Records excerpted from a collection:
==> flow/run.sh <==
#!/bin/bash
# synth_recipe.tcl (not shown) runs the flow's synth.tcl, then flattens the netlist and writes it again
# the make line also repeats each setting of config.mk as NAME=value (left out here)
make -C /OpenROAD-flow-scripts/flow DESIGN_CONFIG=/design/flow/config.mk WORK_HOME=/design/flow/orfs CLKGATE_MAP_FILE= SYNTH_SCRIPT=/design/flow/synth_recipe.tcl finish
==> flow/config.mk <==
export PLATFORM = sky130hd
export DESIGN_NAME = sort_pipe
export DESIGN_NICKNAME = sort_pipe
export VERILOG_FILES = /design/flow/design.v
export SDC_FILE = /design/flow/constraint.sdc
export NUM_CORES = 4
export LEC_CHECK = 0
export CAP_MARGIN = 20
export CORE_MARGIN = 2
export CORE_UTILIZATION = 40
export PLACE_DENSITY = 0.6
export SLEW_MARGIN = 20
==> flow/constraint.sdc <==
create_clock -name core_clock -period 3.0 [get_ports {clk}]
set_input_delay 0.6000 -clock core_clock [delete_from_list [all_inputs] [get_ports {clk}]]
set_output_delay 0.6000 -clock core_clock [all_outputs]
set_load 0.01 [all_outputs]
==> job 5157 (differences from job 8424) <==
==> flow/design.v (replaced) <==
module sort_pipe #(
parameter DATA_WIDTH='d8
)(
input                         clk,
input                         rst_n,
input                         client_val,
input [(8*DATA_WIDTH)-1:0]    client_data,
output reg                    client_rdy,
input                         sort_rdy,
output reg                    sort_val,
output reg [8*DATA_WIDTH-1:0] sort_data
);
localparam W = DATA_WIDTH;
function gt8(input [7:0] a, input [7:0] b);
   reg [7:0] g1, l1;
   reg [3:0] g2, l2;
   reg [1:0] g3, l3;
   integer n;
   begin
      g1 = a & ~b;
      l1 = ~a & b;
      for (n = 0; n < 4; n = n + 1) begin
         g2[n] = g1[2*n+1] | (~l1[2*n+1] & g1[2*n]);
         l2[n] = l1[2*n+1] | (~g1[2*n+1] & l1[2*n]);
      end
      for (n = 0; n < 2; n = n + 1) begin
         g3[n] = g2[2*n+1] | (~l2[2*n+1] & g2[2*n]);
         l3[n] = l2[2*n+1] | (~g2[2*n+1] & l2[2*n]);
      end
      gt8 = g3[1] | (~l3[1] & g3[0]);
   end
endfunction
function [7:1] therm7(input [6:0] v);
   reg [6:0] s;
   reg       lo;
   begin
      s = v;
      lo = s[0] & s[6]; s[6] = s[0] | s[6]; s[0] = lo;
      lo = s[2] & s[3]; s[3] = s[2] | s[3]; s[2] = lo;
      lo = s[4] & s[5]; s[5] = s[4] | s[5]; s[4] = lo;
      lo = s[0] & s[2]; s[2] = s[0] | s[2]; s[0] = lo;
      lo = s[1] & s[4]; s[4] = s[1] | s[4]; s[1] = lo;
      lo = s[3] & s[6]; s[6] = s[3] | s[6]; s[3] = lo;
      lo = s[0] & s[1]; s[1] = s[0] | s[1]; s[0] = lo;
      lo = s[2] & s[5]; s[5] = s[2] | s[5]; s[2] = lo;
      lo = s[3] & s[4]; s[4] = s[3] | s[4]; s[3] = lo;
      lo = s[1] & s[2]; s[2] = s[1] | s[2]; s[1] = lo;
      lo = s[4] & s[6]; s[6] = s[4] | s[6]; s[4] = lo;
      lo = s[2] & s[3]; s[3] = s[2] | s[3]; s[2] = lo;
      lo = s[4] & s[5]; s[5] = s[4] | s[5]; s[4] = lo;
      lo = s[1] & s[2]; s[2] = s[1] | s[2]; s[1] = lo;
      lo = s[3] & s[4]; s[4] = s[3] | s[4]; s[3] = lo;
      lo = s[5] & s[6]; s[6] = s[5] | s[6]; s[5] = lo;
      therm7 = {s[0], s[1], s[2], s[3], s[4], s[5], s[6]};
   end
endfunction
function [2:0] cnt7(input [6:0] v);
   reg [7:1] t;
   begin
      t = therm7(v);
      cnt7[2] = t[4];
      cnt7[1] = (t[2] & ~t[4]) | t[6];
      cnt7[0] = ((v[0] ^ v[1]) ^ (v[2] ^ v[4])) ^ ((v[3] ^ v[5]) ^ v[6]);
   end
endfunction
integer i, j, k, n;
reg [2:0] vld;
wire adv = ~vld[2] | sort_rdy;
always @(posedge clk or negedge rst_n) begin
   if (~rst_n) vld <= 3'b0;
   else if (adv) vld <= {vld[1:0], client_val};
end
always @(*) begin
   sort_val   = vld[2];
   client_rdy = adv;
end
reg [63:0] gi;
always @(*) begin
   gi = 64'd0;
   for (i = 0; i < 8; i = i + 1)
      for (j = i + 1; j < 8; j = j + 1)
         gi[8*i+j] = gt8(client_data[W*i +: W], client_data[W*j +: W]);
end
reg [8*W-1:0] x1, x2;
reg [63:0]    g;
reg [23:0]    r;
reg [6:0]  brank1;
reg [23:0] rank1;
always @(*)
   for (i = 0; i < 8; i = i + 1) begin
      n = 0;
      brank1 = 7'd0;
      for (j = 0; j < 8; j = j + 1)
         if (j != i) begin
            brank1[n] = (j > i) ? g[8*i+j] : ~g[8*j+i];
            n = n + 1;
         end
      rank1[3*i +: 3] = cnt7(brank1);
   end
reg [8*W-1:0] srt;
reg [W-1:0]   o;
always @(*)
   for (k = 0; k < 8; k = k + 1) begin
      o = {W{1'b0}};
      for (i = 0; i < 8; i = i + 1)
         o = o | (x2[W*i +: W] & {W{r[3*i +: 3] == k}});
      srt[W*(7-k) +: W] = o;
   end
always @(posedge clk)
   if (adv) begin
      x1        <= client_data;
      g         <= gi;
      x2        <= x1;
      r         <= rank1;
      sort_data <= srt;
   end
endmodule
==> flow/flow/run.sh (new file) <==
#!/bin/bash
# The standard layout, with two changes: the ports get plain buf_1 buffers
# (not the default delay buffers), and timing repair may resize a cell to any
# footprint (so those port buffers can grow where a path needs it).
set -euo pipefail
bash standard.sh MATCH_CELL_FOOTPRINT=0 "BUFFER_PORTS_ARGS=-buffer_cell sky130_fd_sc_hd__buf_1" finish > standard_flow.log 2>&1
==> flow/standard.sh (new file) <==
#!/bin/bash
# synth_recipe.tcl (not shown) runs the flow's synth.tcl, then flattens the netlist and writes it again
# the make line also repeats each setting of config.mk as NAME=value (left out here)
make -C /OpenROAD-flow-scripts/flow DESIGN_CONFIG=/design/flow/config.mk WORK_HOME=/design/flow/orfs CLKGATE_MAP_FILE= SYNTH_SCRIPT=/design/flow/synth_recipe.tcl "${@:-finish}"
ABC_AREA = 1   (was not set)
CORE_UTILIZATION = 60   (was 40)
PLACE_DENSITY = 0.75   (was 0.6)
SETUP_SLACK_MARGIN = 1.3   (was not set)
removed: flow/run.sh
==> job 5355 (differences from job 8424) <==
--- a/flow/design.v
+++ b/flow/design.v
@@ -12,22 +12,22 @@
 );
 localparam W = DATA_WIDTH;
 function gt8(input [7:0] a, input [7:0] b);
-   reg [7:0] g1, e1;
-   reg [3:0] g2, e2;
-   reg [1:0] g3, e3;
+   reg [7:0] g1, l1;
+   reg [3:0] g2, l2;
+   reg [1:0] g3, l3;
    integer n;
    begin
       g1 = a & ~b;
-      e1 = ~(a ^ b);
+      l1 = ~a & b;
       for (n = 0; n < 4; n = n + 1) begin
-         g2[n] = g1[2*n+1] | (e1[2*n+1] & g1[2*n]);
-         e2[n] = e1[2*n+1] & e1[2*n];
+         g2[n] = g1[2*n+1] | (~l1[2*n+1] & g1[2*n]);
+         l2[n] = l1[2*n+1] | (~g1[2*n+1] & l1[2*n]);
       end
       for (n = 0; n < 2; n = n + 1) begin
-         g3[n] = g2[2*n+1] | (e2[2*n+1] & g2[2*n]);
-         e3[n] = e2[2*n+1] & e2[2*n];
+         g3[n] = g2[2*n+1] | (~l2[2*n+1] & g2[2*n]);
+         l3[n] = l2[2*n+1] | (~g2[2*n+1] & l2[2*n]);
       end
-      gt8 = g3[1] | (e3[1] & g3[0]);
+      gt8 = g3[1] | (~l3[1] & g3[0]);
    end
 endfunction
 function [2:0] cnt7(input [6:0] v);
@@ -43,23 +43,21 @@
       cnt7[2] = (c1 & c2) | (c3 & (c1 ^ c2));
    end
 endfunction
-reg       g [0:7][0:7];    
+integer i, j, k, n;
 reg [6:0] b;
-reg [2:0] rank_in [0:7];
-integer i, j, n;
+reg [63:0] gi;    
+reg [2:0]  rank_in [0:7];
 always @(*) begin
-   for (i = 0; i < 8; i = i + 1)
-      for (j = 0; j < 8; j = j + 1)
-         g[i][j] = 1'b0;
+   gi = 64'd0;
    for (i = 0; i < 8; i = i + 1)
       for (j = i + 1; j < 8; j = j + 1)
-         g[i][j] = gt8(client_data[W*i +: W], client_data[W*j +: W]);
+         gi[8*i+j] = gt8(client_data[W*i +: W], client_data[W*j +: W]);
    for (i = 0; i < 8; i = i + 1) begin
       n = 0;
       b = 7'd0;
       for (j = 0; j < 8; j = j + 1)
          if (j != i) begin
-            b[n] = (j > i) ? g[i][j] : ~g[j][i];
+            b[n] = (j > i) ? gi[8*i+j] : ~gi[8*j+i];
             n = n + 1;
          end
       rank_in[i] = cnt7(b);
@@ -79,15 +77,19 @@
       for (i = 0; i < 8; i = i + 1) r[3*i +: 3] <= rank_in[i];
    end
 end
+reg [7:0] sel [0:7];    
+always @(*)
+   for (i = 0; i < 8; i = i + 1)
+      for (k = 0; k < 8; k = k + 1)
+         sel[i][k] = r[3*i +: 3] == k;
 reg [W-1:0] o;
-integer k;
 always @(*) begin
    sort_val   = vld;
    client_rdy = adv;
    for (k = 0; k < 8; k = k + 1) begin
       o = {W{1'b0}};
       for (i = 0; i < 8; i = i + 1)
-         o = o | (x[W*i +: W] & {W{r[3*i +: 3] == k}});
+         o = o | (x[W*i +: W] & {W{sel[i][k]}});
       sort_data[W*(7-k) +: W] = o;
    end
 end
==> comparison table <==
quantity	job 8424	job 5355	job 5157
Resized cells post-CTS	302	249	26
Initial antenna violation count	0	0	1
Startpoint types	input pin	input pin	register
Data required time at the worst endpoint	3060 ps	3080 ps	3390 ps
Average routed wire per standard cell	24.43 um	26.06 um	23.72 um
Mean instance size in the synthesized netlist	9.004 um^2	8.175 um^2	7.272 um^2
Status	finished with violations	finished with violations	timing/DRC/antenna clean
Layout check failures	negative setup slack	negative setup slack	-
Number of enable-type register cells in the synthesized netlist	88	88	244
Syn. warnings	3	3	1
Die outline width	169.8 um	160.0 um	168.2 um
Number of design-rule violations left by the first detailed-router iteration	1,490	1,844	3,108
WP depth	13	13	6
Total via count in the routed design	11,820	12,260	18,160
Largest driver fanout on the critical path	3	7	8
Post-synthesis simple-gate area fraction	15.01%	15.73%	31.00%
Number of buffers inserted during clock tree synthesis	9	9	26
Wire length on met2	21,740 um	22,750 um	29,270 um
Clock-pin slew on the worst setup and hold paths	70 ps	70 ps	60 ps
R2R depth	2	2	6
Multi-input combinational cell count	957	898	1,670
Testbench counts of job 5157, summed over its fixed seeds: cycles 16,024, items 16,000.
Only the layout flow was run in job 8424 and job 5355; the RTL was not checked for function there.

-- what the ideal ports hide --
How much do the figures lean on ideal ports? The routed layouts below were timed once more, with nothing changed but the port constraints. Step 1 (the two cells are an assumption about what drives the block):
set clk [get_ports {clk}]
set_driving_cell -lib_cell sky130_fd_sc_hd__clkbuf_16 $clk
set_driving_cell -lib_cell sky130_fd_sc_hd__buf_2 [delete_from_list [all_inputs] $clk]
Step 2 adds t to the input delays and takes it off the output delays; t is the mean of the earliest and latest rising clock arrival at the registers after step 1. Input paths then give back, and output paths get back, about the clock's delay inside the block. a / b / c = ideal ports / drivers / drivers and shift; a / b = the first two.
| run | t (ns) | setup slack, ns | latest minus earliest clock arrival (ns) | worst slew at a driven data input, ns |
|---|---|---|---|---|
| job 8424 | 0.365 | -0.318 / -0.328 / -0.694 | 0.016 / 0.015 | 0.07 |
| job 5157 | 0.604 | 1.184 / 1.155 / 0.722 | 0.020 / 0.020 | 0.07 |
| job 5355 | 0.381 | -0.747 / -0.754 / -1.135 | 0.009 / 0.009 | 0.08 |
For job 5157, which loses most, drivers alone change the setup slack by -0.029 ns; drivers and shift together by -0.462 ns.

---

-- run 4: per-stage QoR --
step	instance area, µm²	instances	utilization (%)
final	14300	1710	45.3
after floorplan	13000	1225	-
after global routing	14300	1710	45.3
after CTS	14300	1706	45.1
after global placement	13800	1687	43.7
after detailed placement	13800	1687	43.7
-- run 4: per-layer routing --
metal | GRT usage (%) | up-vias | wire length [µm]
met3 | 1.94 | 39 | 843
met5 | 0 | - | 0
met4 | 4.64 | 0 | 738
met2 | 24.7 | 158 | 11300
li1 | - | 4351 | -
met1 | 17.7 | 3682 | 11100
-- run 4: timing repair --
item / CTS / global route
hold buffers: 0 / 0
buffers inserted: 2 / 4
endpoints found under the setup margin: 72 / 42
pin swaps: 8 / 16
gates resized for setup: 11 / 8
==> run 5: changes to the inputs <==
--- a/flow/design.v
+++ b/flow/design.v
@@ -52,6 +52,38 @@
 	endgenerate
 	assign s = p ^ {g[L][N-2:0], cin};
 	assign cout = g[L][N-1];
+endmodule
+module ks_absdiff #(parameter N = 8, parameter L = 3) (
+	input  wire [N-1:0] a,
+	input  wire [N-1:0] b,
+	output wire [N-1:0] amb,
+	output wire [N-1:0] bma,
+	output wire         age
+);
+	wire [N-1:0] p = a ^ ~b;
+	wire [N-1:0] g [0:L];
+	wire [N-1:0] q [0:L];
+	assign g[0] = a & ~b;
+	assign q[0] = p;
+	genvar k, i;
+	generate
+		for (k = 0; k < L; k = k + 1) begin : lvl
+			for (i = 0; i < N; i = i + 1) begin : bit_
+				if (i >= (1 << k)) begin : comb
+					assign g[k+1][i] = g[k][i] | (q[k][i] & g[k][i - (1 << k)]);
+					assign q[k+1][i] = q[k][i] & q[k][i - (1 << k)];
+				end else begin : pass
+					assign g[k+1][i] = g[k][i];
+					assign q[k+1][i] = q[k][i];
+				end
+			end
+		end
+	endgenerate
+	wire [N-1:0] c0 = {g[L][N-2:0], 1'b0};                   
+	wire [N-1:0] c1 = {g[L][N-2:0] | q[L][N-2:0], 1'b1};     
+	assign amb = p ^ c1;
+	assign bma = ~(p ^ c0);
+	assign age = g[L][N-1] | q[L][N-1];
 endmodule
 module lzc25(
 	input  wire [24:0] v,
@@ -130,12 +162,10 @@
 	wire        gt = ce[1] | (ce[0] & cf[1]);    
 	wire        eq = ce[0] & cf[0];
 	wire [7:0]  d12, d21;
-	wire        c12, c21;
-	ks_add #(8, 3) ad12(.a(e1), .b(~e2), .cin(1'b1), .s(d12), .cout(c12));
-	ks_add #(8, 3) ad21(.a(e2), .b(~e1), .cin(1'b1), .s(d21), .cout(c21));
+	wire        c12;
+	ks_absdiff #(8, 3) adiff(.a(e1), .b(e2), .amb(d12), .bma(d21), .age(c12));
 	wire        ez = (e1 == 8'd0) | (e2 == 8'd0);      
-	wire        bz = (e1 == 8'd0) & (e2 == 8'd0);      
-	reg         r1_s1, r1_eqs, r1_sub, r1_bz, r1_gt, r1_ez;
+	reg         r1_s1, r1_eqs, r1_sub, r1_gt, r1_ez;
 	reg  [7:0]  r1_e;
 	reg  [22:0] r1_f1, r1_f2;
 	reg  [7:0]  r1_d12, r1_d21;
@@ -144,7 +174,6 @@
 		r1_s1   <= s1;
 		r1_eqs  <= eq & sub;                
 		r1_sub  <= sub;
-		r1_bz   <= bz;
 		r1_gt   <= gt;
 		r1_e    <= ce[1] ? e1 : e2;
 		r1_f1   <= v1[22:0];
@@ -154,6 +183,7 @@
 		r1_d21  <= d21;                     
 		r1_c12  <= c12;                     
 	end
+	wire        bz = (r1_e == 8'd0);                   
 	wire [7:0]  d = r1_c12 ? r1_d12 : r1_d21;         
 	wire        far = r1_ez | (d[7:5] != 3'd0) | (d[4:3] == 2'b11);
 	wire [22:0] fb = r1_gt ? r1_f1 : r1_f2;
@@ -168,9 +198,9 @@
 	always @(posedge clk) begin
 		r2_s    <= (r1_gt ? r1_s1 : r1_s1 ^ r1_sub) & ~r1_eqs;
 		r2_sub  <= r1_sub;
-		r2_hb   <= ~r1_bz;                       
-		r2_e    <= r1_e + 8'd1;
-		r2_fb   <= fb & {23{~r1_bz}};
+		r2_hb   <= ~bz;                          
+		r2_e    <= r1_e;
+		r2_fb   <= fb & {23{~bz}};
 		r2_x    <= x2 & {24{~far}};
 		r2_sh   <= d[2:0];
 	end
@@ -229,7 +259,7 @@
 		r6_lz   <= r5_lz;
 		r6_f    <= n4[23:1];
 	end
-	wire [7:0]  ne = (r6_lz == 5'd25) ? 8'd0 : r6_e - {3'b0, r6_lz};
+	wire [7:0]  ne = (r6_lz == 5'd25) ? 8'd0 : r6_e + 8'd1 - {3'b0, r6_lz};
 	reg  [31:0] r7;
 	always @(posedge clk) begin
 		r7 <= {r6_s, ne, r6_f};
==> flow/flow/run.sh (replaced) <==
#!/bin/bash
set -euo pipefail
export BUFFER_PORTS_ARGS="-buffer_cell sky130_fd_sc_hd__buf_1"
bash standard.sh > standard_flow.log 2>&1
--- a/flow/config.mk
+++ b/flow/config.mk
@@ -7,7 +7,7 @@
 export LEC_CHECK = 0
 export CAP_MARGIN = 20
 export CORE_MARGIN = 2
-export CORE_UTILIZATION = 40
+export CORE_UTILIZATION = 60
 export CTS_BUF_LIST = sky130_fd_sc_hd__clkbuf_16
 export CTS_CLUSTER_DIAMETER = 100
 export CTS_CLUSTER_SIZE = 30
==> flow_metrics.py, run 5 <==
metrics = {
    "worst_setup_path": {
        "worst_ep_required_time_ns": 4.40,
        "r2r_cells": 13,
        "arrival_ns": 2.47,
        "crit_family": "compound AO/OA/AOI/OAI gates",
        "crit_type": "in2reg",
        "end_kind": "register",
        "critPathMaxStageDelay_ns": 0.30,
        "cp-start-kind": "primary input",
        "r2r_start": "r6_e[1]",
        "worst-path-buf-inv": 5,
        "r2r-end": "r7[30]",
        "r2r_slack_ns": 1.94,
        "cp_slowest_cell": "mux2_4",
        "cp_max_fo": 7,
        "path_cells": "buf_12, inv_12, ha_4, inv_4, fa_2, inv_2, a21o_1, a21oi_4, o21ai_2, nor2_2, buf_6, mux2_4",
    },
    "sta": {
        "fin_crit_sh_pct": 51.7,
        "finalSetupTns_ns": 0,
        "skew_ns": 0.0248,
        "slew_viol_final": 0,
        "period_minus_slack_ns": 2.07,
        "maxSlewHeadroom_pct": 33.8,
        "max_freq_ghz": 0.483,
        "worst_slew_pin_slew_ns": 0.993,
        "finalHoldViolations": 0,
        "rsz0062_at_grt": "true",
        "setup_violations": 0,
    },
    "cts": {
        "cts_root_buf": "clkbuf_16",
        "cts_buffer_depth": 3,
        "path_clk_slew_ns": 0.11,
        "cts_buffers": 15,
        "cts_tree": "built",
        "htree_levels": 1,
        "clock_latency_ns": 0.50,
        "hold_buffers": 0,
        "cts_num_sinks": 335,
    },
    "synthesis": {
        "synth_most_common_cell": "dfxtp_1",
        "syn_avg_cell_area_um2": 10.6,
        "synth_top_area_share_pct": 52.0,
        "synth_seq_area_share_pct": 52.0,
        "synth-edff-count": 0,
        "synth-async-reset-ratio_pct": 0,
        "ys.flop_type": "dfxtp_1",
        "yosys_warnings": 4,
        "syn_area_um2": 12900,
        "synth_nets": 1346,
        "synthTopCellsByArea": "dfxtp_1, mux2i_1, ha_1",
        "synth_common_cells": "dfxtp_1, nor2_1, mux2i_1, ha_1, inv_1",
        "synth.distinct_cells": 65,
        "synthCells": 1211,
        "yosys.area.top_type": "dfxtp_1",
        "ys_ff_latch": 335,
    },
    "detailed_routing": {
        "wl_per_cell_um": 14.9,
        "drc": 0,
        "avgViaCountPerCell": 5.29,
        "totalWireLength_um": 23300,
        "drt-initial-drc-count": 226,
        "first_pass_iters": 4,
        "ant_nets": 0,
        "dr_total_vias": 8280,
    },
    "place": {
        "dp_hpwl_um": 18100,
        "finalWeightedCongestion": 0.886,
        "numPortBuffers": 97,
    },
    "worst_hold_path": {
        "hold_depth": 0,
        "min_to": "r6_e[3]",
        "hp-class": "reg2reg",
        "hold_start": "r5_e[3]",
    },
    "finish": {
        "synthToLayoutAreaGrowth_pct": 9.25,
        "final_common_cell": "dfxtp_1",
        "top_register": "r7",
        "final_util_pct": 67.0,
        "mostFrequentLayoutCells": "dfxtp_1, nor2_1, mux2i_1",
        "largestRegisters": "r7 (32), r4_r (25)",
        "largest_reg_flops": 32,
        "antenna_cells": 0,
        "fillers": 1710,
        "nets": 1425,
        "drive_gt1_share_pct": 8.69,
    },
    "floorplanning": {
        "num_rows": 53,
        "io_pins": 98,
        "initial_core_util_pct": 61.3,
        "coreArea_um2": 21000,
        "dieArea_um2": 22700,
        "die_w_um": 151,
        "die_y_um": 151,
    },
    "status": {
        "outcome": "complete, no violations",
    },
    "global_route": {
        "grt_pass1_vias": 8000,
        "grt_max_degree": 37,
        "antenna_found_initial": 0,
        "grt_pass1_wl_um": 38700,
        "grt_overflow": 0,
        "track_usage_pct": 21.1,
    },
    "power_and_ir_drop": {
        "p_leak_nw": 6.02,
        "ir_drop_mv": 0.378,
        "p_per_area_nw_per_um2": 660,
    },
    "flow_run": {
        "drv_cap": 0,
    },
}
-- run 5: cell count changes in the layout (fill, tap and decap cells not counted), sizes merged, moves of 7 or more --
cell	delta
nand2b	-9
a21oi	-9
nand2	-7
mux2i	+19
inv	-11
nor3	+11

### Problem
A single number is the whole answer: the number of lines in the entries that include "localparam".

### Answer area
2